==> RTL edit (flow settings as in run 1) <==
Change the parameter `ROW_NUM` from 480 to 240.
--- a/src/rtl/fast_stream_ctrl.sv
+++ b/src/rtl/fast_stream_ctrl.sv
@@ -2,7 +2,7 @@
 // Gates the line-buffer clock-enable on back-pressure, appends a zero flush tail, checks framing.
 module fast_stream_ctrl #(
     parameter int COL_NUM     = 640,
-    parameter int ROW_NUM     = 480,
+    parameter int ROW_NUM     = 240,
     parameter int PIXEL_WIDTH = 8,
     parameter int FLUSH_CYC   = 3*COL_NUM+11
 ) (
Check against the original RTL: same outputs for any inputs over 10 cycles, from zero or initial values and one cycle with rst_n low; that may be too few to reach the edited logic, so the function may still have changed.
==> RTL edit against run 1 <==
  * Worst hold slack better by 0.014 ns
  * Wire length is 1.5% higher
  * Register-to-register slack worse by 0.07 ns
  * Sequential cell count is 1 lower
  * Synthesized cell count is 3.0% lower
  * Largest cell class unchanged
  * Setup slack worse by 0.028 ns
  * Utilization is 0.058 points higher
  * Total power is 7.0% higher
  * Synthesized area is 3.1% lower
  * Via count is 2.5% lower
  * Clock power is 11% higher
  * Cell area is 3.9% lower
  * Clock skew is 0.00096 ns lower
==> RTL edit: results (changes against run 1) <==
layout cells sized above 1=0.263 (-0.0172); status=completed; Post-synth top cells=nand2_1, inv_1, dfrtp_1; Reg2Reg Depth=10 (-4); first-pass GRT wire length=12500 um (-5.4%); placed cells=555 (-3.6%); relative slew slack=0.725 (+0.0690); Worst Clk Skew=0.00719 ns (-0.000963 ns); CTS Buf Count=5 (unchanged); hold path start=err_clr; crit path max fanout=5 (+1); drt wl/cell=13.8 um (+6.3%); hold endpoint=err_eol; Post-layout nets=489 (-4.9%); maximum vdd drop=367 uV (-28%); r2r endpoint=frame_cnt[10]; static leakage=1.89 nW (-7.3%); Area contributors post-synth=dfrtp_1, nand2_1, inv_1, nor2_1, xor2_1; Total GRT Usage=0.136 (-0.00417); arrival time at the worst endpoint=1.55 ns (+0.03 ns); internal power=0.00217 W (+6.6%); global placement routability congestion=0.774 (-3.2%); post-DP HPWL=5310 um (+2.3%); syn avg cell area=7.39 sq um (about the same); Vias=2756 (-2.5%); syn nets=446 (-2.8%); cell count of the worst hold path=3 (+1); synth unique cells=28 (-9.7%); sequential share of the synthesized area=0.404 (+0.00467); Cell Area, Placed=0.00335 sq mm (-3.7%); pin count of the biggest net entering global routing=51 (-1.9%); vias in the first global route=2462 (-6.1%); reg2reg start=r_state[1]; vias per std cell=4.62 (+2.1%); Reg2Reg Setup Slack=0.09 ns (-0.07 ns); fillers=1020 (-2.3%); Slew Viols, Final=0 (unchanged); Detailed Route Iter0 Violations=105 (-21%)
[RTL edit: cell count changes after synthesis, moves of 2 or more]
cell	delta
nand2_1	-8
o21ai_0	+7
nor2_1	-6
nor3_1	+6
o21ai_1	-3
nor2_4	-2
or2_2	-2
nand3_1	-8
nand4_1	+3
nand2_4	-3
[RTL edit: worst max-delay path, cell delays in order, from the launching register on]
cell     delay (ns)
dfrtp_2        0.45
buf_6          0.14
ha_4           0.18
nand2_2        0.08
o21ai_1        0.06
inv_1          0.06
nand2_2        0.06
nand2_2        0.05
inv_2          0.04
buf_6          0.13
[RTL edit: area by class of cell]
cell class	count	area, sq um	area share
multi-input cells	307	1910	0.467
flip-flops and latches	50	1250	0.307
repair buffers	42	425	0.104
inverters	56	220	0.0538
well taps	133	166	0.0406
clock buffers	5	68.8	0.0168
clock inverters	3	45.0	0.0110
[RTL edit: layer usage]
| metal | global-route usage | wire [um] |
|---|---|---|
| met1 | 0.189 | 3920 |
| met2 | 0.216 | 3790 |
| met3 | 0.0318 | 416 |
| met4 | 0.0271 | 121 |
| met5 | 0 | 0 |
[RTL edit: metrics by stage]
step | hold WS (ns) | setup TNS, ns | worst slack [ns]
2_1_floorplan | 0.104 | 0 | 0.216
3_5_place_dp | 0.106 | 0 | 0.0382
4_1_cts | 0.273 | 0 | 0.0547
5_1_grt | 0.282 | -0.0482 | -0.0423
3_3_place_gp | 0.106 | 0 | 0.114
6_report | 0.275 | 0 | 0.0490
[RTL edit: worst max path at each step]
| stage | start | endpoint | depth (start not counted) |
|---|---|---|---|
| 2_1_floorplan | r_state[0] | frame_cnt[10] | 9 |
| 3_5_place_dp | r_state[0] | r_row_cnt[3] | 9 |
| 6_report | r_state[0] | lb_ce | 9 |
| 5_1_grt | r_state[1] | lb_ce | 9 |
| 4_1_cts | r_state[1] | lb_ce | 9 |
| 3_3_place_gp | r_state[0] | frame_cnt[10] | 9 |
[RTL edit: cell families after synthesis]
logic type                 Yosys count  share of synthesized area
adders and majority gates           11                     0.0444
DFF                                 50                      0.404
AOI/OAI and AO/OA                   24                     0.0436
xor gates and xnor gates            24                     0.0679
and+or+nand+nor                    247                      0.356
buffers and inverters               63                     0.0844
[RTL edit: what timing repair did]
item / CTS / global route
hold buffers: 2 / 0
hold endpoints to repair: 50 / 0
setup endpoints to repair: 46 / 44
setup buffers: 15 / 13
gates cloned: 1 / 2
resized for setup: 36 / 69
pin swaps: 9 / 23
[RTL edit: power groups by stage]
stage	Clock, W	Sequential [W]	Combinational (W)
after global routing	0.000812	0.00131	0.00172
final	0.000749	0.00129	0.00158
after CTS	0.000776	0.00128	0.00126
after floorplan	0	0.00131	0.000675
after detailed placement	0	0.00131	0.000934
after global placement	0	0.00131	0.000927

= = = = =

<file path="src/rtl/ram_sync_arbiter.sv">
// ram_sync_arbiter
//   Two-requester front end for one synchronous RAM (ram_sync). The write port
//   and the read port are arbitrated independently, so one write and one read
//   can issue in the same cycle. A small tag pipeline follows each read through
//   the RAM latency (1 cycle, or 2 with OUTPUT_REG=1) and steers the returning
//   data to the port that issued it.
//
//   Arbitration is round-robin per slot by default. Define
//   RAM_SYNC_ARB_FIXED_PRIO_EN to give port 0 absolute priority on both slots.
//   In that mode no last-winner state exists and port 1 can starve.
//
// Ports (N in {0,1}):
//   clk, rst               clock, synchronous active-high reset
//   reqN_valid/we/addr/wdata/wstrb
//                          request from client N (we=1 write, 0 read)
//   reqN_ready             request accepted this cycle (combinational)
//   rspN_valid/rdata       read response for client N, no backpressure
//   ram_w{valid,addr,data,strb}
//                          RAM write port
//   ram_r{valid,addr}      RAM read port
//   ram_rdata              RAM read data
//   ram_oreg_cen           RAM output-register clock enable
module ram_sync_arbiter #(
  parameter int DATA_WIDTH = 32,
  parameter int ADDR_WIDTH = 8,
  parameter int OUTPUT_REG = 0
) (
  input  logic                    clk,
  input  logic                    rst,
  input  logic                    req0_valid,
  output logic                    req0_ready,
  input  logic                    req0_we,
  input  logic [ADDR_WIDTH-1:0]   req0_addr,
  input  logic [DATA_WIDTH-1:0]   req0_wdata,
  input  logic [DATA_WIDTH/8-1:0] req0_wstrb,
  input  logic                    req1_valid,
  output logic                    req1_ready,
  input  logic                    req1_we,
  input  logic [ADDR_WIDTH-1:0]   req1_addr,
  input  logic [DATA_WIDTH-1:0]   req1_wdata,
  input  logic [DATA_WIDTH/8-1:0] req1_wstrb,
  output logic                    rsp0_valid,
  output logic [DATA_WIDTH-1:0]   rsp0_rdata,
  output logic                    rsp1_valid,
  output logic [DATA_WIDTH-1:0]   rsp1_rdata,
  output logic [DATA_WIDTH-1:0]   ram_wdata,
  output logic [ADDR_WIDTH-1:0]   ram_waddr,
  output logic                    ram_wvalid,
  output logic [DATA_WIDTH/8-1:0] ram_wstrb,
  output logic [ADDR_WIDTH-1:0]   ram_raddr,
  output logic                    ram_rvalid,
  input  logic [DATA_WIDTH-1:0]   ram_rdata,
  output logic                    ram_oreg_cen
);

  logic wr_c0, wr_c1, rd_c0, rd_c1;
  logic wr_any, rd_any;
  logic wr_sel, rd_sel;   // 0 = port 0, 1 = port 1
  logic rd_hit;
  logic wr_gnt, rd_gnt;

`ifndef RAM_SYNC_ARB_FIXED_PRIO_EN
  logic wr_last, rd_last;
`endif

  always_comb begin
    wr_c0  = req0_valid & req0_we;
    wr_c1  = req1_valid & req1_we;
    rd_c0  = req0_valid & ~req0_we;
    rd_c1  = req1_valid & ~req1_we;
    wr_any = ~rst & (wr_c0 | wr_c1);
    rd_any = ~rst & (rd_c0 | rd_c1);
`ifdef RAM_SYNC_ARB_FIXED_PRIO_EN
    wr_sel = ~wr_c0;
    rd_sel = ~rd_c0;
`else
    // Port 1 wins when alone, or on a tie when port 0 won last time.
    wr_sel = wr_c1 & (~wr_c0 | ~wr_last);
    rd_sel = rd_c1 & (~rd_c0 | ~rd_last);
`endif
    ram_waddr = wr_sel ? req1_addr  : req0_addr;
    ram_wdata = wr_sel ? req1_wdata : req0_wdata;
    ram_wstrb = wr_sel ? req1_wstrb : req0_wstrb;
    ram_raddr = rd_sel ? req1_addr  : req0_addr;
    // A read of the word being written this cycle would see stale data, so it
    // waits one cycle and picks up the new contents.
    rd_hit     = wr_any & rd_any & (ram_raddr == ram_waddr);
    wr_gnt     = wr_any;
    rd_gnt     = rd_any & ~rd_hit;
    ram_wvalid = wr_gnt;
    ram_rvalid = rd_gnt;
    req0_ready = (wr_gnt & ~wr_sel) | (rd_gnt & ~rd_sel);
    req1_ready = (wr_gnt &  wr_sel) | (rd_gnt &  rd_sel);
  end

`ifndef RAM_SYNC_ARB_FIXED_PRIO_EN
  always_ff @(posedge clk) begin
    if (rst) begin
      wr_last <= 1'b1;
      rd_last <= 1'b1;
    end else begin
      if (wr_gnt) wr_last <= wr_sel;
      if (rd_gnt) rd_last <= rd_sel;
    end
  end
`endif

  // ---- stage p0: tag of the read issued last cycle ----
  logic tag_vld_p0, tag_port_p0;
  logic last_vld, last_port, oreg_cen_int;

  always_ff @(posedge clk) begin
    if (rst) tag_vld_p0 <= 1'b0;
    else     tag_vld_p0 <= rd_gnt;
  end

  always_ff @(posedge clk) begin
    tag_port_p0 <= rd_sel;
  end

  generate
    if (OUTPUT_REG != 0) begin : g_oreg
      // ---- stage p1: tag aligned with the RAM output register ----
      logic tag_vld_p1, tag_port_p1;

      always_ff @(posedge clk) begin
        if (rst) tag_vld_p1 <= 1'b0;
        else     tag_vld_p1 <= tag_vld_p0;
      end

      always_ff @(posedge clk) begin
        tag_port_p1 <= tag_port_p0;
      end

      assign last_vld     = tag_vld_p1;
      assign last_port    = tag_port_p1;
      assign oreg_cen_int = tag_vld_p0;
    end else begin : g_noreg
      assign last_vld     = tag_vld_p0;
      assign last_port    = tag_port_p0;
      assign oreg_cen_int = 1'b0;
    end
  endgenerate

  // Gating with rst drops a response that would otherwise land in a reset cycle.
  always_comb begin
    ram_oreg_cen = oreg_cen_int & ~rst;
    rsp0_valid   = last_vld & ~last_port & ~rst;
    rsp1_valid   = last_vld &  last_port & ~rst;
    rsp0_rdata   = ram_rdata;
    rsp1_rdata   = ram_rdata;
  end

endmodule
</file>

= = = = =

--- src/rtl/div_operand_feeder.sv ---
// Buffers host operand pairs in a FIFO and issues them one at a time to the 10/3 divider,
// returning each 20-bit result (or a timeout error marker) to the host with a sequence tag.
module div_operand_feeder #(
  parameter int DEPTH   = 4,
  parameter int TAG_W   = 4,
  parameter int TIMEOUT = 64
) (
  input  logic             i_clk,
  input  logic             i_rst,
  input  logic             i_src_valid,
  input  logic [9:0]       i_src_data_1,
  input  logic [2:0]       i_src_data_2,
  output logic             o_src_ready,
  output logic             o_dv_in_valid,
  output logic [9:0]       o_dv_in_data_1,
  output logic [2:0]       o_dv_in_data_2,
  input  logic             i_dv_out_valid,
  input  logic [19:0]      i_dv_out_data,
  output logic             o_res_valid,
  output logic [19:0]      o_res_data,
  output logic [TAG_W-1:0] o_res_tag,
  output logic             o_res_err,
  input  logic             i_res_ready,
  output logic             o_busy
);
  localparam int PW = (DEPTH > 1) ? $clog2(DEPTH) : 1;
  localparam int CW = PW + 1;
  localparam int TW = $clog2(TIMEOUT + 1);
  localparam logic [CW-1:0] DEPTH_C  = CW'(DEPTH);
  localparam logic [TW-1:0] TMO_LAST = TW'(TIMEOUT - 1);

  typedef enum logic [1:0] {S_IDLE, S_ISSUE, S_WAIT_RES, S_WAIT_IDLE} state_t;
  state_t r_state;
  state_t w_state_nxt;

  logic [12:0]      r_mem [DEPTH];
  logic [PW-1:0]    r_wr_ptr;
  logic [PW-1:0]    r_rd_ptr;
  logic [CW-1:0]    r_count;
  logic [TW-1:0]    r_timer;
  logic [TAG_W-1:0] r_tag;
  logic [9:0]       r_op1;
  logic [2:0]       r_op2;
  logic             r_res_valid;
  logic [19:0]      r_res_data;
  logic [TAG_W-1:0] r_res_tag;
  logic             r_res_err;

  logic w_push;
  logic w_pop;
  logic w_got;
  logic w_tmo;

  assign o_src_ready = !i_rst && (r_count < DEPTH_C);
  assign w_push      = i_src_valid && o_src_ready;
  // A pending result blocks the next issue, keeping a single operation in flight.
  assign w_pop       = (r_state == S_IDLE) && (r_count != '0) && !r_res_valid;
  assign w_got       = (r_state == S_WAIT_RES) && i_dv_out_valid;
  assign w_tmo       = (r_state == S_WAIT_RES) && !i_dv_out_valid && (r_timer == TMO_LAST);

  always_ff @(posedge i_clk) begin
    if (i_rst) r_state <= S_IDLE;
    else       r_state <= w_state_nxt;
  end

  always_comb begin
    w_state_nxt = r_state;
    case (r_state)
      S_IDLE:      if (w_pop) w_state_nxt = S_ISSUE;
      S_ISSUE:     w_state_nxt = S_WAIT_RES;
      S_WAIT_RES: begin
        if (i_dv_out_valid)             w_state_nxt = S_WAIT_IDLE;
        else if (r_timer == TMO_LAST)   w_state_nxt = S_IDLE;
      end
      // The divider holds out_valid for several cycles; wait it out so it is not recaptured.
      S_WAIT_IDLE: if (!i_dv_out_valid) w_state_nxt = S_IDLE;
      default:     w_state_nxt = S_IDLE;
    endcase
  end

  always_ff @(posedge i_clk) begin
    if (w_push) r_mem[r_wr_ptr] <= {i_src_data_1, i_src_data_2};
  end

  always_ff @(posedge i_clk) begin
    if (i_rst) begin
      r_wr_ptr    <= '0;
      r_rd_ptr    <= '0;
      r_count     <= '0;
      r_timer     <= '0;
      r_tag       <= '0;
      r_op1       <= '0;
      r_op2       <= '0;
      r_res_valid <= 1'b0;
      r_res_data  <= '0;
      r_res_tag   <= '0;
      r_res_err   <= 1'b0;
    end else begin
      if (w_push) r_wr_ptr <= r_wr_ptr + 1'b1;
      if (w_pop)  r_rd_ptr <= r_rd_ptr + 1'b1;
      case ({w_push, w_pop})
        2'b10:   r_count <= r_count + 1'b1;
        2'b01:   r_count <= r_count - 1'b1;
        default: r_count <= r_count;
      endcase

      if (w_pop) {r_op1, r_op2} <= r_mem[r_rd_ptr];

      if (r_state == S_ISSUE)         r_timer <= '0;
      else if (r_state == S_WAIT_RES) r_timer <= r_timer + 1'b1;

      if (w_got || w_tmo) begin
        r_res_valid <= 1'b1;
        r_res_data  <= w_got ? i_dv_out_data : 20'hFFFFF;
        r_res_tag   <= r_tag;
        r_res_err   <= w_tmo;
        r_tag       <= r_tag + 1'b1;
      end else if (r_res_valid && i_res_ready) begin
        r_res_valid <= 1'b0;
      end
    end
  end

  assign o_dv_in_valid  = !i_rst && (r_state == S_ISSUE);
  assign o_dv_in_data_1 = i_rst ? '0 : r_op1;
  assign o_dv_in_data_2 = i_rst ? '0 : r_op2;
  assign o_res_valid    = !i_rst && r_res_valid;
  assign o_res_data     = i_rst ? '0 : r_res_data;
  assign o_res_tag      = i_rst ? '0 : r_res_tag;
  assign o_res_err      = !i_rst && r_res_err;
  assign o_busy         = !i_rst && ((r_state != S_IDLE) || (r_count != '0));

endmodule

= = = = =

From the material above, copy exactly the lines between the line holding "[RTL edit: area by class of cell]" and the line holding "5_1_grt | 0.282 | -0.0482 | -0.0423", inclusive, and only those.

[RTL edit: area by class of cell]
cell class	count	area, sq um	area share
multi-input cells	307	1910	0.467
flip-flops and latches	50	1250	0.307
repair buffers	42	425	0.104
inverters	56	220	0.0538
well taps	133	166	0.0406
clock buffers	5	68.8	0.0168
clock inverters	3	45.0	0.0110
[RTL edit: layer usage]
| metal | global-route usage | wire [um] |
|---|---|---|
| met1 | 0.189 | 3920 |
| met2 | 0.216 | 3790 |
| met3 | 0.0318 | 416 |
| met4 | 0.0271 | 121 |
| met5 | 0 | 0 |
[RTL edit: metrics by stage]
step | hold WS (ns) | setup TNS, ns | worst slack [ns]
2_1_floorplan | 0.104 | 0 | 0.216
3_5_place_dp | 0.106 | 0 | 0.0382
4_1_cts | 0.273 | 0 | 0.0547
5_1_grt | 0.282 | -0.0482 | -0.0423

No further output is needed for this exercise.